__The task__.
Would you please output only the lines from the one containing "end else begin" through the end of the entries below, exactly as written?

=== Begin Enclosure ===

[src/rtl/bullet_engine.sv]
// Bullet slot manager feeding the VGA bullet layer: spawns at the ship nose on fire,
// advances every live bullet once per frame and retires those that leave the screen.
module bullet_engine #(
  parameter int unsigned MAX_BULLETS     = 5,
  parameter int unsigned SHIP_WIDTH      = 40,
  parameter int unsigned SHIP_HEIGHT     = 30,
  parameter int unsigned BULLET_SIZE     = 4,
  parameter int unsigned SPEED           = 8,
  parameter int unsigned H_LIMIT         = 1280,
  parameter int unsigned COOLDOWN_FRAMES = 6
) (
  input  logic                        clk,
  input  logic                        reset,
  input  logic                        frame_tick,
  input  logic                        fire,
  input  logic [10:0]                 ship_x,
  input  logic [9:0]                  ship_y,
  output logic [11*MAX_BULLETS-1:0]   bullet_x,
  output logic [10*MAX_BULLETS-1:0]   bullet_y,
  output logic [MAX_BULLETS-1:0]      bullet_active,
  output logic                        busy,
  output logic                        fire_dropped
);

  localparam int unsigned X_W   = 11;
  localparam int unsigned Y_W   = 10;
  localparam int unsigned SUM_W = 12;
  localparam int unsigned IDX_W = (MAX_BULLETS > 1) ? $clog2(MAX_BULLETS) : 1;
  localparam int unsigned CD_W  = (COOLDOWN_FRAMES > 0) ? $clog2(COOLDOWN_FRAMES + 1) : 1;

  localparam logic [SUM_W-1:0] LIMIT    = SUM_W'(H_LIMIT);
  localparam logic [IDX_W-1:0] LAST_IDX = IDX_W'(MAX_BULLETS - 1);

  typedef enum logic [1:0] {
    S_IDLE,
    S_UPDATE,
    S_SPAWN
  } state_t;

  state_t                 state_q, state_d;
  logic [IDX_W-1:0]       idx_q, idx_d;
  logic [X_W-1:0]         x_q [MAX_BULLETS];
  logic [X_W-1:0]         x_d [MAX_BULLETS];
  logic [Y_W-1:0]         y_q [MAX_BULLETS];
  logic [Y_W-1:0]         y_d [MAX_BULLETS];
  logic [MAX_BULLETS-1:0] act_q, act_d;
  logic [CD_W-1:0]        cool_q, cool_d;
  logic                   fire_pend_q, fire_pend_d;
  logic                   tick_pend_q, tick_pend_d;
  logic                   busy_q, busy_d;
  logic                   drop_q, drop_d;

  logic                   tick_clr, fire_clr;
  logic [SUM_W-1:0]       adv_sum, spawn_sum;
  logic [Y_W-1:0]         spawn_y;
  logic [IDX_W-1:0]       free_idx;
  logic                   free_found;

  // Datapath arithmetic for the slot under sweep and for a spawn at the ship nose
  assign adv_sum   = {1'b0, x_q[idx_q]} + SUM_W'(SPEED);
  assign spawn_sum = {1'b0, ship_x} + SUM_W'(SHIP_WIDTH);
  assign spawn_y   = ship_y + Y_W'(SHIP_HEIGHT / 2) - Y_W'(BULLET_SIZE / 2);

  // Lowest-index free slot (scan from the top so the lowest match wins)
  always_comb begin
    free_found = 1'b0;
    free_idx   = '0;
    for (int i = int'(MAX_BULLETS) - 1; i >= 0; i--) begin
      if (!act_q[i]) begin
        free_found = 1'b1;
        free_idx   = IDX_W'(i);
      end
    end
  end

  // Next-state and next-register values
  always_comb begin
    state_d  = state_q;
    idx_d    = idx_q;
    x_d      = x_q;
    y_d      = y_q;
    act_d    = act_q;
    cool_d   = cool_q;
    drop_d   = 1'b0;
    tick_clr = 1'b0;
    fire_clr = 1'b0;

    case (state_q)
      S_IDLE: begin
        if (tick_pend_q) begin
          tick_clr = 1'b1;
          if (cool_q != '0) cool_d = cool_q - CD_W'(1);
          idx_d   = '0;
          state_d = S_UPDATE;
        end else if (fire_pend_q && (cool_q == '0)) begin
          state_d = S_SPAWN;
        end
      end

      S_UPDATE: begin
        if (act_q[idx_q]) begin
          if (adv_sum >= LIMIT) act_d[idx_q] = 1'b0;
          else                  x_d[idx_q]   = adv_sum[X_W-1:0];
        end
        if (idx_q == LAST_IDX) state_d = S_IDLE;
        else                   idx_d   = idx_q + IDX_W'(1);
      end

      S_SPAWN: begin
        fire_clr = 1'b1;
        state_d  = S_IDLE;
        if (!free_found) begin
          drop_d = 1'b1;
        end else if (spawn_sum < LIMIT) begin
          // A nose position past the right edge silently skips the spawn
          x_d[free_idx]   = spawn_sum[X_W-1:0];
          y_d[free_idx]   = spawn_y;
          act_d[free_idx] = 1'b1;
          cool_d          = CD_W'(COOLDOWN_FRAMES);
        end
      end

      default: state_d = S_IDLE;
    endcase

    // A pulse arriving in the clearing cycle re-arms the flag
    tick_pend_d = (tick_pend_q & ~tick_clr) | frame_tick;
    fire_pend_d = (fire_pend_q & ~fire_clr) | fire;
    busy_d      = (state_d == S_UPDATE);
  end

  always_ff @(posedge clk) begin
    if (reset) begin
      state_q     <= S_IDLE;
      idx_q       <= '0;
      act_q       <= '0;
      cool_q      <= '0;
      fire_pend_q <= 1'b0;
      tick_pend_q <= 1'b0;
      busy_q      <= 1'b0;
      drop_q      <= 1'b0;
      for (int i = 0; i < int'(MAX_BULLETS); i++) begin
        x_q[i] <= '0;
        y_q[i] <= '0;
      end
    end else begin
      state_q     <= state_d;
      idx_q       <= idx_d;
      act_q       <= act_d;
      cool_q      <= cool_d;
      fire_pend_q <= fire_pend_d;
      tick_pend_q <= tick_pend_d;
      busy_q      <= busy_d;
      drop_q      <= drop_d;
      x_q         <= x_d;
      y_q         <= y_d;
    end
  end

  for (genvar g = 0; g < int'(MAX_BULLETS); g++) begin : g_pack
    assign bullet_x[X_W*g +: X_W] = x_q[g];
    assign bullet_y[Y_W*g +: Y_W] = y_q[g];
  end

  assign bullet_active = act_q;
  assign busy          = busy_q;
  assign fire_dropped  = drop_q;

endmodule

=== End Enclosure ===

__Written response__.
    end else begin
      state_q     <= state_d;
      idx_q       <= idx_d;
      act_q       <= act_d;
      cool_q      <= cool_d;
      fire_pend_q <= fire_pend_d;
      tick_pend_q <= tick_pend_d;
      busy_q      <= busy_d;
      drop_q      <= drop_d;
      x_q         <= x_d;
      y_q         <= y_d;
    end
  end

  for (genvar g = 0; g < int'(MAX_BULLETS); g++) begin : g_pack
    assign bullet_x[X_W*g +: X_W] = x_q[g];
    assign bullet_y[Y_W*g +: Y_W] = y_q[g];
  end

  assign bullet_active = act_q;
  assign busy          = busy_q;
  assign fire_dropped  = drop_q;

endmodule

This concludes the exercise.